El presidente de los Estados Unidos, Donald Trump, validó la noticia de la muerte del ayatolá Ali Jamenei en una entrevista con la cadena NBC, asegurando que los informes sobre el deceso del líder supremo son «verídicos» y que su administración considera que esa es «la historia correcta».

La Casa Blanca acompañó las declaraciones con la difusión de imágenes que muestran al presidente supervisando la operación «Furia Épica» junto a su equipo de seguridad. Por su parte, el primer ministro de Israel, Benjamin Netanyahu, ofreció una conferencia de prensa en la que detalló que el complejo de Jamenei, ubicado en el centro de Teherán, fue destruido mediante un «poderoso ataque sorpresa» destinado a derrocar al clérigo. Según Netanyahu, existen «muchos indicios» de que el tirano ya no está con vida.

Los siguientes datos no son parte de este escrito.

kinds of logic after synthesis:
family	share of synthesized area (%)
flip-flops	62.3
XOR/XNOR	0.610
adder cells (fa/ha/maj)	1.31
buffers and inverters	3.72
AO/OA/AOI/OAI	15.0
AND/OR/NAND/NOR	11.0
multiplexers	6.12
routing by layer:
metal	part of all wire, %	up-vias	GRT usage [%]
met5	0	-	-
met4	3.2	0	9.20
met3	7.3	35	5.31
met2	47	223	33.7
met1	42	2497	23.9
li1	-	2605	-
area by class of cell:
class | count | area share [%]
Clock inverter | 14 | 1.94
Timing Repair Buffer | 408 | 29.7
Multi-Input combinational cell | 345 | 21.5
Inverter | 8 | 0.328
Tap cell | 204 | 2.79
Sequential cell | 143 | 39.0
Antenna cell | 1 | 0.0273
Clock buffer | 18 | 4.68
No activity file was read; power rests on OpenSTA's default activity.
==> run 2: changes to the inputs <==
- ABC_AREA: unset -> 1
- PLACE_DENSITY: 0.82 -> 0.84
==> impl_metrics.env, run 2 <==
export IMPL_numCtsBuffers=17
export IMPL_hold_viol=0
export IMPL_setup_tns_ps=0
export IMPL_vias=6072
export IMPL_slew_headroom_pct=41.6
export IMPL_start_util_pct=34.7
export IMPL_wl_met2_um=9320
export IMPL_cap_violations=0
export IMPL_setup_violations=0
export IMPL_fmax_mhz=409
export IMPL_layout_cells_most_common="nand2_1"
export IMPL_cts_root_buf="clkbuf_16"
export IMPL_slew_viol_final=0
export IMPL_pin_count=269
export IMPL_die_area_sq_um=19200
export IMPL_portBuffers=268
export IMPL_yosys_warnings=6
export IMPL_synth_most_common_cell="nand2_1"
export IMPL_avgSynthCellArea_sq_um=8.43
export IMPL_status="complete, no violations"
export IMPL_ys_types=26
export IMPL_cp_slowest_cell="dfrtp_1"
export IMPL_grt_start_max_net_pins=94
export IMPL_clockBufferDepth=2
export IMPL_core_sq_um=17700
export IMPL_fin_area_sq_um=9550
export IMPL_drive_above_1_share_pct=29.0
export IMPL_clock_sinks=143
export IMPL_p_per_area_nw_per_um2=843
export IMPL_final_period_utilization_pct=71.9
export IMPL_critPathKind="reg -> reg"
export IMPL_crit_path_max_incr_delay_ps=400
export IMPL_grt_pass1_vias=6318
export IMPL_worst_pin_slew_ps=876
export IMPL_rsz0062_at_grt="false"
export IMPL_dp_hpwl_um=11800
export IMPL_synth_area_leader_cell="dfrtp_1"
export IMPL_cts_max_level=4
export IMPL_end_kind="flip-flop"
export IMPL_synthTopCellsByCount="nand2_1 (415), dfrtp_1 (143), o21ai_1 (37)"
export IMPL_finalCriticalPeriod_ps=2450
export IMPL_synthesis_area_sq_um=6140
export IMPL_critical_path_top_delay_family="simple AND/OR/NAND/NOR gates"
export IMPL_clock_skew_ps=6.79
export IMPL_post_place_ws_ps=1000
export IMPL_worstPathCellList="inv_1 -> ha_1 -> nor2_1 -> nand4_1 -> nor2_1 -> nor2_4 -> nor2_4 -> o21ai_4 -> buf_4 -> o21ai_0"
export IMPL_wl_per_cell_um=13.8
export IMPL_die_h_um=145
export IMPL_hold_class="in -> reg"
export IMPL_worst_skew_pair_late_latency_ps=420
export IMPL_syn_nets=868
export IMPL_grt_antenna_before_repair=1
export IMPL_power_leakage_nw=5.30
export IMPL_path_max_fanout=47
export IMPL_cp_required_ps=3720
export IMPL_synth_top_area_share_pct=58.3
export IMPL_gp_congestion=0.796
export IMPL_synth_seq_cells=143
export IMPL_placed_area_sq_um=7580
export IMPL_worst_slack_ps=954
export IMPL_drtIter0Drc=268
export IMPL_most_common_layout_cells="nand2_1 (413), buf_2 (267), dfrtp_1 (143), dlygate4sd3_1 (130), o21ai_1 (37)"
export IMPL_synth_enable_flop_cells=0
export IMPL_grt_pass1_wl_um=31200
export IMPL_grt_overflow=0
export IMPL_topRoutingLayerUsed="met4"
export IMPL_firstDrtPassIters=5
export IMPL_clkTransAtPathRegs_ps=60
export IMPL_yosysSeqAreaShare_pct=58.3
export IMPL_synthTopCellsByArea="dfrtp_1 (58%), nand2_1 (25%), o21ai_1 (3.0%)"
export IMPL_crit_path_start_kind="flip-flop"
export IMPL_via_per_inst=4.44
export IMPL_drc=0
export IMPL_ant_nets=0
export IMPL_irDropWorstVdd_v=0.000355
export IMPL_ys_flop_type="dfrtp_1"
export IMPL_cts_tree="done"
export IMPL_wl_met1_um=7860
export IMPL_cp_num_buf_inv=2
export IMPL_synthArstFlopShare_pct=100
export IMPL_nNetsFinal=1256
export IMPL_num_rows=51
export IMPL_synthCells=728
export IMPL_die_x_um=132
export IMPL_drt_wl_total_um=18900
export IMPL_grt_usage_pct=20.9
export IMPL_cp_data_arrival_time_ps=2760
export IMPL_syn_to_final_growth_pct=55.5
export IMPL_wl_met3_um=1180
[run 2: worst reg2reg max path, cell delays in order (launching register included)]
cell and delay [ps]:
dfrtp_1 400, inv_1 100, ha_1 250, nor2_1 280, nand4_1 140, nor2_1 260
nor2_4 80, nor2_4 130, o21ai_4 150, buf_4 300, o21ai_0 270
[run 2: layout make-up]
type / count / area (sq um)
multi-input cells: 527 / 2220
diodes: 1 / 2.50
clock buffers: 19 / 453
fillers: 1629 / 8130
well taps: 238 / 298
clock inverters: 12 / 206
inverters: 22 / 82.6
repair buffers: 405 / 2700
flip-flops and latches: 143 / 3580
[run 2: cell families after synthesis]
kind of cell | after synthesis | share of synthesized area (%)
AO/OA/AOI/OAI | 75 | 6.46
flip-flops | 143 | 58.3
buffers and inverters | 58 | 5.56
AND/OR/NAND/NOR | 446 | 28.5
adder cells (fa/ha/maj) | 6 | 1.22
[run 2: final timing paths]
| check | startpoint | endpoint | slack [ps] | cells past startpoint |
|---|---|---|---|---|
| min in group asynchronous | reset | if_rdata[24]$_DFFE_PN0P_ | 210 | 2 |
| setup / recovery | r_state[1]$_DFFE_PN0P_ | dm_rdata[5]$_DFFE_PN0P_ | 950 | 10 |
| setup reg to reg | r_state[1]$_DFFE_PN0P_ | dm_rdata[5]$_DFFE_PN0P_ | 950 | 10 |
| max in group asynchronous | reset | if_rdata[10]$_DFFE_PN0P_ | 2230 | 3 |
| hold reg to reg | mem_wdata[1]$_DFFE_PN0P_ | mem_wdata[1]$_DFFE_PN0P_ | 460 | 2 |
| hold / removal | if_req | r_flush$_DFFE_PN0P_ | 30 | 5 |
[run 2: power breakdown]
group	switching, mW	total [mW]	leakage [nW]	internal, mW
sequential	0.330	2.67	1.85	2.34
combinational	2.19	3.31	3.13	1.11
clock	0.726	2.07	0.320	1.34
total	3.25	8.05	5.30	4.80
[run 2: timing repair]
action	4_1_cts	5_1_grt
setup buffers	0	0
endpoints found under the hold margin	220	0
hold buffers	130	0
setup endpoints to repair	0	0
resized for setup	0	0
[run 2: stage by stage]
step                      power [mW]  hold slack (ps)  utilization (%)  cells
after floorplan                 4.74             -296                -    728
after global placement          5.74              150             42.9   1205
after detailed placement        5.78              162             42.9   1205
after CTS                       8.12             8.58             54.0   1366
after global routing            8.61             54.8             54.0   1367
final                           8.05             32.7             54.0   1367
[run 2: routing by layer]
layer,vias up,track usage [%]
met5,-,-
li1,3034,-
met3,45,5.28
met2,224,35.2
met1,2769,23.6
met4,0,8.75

El impacto del ataque no se limitó al líder supremo. El gobierno israelí informó la eliminación de figuras clave de la estructura militar y nuclear de Irán.

Pese a la contundencia de las declaraciones aliadas, desde Teherán emitieron un comunicado desmintiendo las bajas y asegurando que sus máximos funcionarios permanecen con vida. La incertidumbre sobre la sucesión y la posible respuesta regional mantiene en vilo a la comunidad internacional.